### WHAT YOU ARE ASKED TO DO
The entries below contain a line with "(s_q_le & x0[i])" and a line with "SETUP_SLACK_MARGIN = default". Retype exactly everything from the first down to the second, both included, and nothing else.

### DATA PROVIDED
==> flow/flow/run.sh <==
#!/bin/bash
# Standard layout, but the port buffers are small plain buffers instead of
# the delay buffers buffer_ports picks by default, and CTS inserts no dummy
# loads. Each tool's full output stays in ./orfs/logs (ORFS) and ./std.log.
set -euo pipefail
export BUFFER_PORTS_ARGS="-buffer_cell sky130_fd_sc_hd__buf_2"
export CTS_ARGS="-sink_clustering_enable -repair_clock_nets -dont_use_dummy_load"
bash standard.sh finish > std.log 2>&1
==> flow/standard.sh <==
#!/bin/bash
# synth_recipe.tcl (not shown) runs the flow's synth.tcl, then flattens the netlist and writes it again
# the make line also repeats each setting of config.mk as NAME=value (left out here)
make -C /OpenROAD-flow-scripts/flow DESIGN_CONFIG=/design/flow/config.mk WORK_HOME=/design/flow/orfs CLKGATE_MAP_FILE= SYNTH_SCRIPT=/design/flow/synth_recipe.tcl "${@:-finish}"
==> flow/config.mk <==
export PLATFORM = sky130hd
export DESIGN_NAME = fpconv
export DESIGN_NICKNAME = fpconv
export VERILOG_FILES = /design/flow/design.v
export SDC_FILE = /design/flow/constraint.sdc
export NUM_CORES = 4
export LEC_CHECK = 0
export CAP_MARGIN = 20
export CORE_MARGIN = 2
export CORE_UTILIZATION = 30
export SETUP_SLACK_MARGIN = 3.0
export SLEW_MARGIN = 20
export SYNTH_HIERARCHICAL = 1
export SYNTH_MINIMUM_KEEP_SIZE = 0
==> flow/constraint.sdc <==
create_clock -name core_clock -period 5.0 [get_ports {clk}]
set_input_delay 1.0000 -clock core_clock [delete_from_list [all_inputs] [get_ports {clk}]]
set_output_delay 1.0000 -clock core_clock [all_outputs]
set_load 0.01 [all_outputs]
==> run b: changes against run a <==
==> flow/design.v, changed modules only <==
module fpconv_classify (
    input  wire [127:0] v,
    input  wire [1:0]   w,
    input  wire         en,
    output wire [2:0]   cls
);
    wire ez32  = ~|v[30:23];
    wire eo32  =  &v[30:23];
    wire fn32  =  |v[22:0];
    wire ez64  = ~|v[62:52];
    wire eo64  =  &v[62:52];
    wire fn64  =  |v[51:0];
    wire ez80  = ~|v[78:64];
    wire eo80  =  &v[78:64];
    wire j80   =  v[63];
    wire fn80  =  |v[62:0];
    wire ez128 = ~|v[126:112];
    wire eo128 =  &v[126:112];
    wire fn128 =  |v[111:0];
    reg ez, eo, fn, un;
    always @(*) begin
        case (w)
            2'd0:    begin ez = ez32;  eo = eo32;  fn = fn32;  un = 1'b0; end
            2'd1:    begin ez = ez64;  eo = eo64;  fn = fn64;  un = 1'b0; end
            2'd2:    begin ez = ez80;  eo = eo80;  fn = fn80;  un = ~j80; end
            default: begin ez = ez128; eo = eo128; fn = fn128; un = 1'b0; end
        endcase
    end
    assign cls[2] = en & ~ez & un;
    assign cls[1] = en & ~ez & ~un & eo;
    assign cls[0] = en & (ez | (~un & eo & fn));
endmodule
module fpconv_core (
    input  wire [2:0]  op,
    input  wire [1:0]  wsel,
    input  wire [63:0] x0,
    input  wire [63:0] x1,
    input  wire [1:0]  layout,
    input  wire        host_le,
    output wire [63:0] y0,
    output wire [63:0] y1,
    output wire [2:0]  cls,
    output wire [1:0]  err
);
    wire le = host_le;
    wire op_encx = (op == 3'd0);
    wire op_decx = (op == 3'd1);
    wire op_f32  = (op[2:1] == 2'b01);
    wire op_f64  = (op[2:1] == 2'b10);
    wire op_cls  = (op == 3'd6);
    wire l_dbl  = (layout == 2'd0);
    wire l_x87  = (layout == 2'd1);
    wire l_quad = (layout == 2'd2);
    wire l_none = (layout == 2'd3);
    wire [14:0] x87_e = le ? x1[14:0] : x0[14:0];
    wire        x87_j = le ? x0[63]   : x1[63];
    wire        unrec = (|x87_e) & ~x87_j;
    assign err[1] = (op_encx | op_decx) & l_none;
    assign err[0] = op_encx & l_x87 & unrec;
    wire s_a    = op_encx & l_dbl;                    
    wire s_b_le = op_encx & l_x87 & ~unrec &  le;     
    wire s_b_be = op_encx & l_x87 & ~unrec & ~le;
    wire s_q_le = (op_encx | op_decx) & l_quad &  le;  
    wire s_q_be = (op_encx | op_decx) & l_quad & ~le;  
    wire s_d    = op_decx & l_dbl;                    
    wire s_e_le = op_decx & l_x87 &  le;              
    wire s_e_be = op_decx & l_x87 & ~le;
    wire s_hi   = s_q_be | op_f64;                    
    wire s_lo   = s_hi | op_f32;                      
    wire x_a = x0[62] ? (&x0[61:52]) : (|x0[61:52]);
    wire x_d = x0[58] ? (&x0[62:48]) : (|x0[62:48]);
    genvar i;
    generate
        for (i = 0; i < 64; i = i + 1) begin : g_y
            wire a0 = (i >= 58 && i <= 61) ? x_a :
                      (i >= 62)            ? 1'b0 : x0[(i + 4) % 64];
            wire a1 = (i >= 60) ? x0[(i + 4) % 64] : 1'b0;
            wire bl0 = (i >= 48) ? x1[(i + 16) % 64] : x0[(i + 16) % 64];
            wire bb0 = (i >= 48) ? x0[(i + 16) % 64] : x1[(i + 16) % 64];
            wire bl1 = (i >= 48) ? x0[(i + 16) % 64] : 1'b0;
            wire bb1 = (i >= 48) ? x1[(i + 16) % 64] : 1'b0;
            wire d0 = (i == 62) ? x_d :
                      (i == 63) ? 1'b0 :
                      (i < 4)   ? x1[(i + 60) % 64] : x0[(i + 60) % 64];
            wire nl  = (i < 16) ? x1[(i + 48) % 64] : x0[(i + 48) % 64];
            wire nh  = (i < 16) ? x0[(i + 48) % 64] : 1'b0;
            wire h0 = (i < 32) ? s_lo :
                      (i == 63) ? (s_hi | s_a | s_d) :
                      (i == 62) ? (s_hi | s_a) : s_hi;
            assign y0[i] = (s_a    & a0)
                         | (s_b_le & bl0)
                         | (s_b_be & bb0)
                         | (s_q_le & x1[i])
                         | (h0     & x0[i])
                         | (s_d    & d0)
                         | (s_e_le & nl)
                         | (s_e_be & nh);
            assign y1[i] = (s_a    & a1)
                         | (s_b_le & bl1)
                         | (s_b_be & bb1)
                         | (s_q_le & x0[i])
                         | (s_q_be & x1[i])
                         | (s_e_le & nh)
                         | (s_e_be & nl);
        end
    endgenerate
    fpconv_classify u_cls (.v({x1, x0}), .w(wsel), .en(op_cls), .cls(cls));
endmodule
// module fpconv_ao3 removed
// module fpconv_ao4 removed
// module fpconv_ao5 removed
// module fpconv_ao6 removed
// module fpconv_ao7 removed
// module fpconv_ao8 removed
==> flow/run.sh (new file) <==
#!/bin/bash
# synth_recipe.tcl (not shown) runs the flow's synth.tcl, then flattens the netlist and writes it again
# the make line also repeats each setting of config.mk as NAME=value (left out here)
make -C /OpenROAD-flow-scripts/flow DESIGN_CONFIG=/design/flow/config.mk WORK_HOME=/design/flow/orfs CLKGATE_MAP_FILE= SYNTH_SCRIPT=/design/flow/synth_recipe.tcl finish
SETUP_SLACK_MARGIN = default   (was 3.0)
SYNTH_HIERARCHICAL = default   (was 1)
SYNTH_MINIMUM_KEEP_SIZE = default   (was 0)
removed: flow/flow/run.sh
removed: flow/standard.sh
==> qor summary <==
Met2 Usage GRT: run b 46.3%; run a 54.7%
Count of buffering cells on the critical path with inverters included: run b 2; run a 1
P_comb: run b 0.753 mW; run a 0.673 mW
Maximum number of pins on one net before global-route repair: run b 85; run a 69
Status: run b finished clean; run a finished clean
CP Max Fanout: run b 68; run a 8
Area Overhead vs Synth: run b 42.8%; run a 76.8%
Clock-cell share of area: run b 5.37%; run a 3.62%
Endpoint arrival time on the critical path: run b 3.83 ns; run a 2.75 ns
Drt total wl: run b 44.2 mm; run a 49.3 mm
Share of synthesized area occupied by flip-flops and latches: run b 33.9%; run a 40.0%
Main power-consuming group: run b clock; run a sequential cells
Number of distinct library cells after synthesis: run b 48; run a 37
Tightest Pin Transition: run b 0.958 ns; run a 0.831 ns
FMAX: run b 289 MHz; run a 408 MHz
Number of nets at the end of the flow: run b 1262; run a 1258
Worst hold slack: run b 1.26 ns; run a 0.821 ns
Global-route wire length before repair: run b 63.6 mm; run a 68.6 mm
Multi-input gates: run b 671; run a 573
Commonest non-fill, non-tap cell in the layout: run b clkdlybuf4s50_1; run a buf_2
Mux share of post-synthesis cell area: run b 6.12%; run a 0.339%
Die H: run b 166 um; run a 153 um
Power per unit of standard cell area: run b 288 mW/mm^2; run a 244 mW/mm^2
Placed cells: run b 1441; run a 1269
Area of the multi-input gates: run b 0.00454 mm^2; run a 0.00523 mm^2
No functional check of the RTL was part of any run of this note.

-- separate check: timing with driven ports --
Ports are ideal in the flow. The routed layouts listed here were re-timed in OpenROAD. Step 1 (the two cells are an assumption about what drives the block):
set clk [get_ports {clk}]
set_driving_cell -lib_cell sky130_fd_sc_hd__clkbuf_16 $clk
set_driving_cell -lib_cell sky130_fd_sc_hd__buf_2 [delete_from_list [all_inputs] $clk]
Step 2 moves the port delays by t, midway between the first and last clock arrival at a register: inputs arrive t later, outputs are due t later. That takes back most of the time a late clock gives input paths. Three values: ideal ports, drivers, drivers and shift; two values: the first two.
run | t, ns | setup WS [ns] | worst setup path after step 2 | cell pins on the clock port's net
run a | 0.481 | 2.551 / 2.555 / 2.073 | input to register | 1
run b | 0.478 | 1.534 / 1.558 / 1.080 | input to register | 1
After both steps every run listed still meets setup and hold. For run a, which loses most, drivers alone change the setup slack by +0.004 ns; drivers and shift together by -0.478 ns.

### WRITTEN RESPONSE
                         | (s_q_le & x0[i])
                         | (s_q_be & x1[i])
                         | (s_e_le & nh)
                         | (s_e_be & nl);
        end
    endgenerate
    fpconv_classify u_cls (.v({x1, x0}), .w(wsel), .en(op_cls), .cls(cls));
endmodule
// module fpconv_ao3 removed
// module fpconv_ao4 removed
// module fpconv_ao5 removed
// module fpconv_ao6 removed
// module fpconv_ao7 removed
// module fpconv_ao8 removed
==> flow/run.sh (new file) <==
#!/bin/bash
# synth_recipe.tcl (not shown) runs the flow's synth.tcl, then flattens the netlist and writes it again
# the make line also repeats each setting of config.mk as NAME=value (left out here)
make -C /OpenROAD-flow-scripts/flow DESIGN_CONFIG=/design/flow/config.mk WORK_HOME=/design/flow/orfs CLKGATE_MAP_FILE= SYNTH_SCRIPT=/design/flow/synth_recipe.tcl finish
SETUP_SLACK_MARGIN = default   (was 3.0)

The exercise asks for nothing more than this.